-- DATA RECORDS follows --
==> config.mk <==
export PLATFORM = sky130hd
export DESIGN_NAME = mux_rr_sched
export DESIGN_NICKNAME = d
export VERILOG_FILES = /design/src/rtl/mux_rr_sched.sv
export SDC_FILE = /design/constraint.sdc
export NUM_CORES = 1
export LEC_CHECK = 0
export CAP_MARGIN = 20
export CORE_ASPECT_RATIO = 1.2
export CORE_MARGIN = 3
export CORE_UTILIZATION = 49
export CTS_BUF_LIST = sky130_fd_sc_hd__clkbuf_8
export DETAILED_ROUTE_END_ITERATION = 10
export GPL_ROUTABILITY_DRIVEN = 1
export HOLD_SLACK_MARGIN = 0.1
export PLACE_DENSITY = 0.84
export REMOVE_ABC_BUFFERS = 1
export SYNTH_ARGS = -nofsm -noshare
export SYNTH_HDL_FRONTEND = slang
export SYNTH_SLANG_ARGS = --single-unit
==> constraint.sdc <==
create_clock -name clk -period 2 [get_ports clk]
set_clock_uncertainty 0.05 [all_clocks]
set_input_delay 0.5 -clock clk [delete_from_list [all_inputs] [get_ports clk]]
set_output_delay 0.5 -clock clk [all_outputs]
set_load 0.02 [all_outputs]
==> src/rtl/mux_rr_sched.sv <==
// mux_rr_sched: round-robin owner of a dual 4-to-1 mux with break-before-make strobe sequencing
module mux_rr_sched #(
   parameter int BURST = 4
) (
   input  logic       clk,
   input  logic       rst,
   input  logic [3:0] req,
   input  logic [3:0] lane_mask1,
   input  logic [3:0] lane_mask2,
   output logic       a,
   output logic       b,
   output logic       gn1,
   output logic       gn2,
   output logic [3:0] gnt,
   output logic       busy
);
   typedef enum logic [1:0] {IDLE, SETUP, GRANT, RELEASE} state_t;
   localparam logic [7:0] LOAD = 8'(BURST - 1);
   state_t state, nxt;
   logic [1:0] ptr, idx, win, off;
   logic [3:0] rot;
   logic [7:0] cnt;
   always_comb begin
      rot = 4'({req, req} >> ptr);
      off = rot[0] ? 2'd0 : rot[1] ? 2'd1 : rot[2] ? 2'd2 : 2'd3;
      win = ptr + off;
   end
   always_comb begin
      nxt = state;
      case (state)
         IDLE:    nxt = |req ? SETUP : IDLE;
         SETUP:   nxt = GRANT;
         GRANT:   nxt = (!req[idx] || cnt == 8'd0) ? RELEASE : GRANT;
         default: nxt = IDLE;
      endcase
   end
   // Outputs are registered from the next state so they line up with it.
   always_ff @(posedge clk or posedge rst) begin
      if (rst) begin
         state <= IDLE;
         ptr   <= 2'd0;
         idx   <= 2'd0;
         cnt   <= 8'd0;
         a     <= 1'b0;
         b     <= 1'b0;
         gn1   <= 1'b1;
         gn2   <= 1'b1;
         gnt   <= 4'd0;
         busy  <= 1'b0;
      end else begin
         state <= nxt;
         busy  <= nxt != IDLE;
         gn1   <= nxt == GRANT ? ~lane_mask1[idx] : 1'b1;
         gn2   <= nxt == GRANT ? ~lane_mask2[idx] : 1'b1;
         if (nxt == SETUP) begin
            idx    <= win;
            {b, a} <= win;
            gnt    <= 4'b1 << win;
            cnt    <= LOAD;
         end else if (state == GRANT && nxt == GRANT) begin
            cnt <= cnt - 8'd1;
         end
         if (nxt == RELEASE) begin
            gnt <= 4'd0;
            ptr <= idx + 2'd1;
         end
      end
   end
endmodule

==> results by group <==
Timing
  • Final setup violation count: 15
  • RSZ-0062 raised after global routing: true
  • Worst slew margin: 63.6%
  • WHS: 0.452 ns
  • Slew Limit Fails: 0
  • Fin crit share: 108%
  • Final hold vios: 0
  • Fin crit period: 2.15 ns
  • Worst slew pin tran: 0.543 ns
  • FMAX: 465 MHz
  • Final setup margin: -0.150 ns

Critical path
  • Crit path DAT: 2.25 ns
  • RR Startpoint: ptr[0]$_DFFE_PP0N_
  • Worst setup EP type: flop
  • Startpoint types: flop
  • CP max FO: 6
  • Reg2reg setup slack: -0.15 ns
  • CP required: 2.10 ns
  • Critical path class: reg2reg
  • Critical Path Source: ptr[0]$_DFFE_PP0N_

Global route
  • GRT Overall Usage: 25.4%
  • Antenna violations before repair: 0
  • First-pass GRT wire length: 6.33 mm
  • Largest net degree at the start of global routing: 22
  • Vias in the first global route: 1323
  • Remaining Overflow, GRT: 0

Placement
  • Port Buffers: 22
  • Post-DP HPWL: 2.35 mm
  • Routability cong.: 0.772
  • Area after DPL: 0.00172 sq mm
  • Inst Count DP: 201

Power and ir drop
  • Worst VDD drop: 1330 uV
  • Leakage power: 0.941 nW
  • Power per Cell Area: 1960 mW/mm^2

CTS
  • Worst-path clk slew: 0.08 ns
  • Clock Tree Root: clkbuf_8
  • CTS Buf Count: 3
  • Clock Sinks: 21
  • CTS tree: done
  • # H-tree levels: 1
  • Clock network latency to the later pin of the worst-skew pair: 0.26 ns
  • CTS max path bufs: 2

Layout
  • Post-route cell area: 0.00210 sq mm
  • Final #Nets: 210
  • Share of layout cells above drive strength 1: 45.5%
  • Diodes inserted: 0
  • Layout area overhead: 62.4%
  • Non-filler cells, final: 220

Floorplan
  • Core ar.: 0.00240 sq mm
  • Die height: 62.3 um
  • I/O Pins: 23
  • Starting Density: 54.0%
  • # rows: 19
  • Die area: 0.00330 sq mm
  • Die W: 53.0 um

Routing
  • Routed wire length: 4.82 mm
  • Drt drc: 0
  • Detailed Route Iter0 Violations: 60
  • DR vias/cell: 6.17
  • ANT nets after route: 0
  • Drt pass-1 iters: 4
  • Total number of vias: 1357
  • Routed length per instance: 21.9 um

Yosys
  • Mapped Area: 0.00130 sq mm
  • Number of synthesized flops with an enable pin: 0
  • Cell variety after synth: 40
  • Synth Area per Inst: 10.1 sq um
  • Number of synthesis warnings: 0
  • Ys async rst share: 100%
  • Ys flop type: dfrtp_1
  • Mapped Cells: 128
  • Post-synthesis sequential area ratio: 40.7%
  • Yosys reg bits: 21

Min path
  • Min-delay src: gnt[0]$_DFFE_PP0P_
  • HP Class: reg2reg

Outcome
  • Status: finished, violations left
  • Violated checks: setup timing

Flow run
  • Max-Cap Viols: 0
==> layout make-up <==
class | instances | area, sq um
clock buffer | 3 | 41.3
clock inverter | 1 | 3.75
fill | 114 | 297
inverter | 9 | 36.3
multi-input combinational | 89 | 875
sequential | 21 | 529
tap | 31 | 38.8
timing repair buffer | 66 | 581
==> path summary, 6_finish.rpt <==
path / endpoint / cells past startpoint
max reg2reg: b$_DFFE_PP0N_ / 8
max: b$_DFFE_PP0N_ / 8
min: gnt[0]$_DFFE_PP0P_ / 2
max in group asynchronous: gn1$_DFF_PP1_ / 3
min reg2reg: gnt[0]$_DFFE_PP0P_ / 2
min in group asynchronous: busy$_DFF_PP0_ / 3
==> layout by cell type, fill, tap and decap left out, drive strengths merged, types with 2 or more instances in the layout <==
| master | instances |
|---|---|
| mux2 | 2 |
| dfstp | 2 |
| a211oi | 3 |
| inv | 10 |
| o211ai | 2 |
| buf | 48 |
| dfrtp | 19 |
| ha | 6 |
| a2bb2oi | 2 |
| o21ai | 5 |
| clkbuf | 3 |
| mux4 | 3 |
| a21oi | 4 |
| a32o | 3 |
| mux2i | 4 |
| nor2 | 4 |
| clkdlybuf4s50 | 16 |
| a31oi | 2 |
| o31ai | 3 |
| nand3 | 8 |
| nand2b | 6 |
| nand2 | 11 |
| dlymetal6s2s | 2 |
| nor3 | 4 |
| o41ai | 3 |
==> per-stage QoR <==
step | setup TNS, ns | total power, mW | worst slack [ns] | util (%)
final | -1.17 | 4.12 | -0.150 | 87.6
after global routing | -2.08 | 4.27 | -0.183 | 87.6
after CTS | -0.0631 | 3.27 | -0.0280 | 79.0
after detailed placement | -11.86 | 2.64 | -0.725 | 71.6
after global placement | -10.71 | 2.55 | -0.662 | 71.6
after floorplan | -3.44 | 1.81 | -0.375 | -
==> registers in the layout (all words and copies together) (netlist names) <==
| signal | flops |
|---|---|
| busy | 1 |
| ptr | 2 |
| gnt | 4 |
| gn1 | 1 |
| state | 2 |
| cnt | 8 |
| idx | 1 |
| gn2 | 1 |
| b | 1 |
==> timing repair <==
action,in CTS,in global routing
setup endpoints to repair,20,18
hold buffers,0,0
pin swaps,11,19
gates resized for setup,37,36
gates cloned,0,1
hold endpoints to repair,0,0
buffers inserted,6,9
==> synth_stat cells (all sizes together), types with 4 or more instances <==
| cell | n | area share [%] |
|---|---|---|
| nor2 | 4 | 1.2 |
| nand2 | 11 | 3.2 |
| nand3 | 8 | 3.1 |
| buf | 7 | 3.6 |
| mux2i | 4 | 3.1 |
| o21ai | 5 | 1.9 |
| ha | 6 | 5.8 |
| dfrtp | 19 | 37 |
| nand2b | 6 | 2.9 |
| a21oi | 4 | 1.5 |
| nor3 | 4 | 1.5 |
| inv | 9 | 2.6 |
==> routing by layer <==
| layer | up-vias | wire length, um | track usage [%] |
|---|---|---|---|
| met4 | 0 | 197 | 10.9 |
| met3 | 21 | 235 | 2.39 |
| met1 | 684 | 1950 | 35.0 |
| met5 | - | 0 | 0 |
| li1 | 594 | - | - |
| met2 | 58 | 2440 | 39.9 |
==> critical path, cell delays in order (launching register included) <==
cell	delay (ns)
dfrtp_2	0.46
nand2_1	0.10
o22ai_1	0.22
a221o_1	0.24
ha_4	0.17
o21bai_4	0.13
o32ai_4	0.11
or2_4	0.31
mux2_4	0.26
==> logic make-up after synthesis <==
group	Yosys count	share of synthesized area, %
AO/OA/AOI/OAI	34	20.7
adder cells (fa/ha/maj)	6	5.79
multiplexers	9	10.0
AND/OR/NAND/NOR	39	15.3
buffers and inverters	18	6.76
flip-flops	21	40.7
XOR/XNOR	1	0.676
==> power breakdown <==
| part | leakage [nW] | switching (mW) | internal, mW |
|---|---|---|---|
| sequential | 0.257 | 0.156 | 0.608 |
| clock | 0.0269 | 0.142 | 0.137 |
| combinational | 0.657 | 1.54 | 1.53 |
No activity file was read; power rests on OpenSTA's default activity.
-- DATA RECORDS concluded --
== REQUIREMENT ==
From the records, work out how many lines include "busy" and respond with the number only.

== ANSWER TO THIS PROBLEM ==
5